"""

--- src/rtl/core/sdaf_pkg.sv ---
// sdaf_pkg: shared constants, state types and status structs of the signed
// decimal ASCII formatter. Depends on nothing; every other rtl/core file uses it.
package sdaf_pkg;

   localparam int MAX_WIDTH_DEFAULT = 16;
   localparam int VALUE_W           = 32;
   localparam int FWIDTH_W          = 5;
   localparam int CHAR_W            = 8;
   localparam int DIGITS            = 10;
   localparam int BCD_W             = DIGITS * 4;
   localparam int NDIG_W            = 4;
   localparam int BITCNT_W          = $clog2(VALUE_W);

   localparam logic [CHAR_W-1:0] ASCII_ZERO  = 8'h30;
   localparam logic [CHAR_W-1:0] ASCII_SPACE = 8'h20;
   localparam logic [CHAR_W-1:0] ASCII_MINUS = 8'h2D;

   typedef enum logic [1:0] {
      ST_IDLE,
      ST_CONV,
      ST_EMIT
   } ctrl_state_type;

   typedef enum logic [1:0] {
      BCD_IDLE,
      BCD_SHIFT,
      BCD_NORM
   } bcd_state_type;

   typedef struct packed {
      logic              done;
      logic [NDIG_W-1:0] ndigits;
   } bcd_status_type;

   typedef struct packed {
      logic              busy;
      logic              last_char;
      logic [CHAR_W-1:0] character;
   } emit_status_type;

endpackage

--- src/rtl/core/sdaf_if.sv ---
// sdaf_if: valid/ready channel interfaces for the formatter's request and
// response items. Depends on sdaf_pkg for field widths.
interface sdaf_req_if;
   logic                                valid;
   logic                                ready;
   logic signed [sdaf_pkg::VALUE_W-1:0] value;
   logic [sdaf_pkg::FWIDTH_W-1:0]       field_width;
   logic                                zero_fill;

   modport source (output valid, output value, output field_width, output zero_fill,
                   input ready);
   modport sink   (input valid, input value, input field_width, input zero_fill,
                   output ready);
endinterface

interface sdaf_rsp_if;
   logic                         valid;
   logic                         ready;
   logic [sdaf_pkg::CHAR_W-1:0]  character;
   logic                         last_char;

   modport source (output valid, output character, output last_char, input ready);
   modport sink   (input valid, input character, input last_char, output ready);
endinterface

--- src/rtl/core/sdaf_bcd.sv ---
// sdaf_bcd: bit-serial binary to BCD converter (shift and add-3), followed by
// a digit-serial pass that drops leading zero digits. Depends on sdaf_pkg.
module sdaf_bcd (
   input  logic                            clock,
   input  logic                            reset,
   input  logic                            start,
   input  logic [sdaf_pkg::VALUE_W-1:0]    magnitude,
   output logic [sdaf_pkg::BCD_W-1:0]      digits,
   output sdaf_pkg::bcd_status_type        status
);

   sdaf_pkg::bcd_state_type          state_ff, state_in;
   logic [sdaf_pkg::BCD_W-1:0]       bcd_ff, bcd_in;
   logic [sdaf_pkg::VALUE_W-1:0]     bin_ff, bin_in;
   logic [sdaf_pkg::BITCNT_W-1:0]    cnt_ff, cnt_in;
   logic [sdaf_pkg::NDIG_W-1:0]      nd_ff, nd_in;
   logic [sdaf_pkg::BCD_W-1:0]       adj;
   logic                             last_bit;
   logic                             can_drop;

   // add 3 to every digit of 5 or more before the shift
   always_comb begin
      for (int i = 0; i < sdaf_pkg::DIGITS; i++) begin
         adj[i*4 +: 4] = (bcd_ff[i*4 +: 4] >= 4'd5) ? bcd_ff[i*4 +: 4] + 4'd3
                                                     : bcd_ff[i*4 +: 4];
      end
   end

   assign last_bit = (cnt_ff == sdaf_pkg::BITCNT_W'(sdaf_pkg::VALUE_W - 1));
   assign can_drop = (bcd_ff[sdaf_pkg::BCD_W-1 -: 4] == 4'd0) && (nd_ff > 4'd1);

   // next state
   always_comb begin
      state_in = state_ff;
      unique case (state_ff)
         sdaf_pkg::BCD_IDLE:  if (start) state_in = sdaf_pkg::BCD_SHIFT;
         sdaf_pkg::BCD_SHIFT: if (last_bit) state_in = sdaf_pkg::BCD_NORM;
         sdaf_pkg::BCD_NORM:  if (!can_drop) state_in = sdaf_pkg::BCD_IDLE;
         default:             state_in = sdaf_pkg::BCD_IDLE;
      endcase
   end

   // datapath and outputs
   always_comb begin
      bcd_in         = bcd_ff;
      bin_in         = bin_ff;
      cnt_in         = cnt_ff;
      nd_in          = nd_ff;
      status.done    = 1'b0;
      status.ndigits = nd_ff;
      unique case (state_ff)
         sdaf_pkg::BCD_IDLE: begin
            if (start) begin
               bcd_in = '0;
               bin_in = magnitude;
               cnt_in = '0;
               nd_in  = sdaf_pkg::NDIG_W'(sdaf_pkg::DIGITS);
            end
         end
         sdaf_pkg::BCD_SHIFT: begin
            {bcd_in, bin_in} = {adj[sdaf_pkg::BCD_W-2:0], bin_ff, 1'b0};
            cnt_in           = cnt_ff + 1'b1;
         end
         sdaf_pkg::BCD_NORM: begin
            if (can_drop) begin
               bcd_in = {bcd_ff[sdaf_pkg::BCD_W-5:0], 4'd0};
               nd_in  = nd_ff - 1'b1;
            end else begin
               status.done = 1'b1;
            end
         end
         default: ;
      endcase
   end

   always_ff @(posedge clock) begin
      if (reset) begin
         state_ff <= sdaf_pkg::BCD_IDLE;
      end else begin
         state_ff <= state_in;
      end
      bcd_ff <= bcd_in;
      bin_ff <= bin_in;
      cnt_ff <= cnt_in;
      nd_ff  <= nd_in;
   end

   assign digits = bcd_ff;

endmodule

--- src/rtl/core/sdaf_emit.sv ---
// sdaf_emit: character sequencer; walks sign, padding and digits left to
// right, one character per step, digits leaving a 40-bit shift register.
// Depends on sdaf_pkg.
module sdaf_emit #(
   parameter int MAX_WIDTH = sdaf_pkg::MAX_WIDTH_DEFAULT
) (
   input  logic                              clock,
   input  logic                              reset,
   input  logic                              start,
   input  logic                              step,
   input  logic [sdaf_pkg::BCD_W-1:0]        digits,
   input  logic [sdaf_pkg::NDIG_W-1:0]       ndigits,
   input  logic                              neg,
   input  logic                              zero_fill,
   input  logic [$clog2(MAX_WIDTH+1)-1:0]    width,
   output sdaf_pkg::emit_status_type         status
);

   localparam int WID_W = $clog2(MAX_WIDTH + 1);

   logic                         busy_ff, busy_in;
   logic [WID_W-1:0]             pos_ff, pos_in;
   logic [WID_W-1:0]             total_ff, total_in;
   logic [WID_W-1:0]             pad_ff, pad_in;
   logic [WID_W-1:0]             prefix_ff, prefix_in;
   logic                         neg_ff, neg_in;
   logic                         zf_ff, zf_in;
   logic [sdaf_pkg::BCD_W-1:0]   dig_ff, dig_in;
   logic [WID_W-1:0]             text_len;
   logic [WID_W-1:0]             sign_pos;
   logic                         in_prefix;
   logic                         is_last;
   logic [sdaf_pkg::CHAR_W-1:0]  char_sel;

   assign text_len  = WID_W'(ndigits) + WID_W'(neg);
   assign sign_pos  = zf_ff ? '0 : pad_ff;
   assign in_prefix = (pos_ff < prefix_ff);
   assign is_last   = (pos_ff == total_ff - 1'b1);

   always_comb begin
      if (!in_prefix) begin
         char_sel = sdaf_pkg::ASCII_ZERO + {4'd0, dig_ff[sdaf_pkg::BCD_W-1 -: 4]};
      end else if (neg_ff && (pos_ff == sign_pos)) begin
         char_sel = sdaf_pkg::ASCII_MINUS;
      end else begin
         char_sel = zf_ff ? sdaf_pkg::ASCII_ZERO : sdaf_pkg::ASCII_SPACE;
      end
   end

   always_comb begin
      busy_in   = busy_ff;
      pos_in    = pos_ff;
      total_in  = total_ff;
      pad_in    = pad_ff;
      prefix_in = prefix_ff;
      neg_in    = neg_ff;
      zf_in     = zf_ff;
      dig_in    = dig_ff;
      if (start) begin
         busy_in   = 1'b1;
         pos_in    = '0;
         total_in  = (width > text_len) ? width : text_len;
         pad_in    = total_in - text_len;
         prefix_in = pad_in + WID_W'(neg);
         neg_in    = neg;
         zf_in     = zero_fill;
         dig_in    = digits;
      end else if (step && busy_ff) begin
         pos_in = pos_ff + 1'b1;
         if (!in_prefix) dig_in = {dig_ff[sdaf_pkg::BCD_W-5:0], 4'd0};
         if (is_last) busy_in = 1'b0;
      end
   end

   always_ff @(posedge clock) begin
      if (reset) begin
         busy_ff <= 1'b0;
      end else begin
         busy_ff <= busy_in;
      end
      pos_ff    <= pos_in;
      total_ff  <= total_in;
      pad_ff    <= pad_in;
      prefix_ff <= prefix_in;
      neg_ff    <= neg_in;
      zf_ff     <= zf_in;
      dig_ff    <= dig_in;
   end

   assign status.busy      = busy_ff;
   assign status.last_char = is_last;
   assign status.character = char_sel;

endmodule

"""

PROBLEM TO SOLVE: Sift through the material above and copy the lines that contain the word "formatter".

FINISHED EXERCISE:
// decimal ASCII formatter. Depends on nothing; every other rtl/core file uses it.
// sdaf_if: valid/ready channel interfaces for the formatter's request and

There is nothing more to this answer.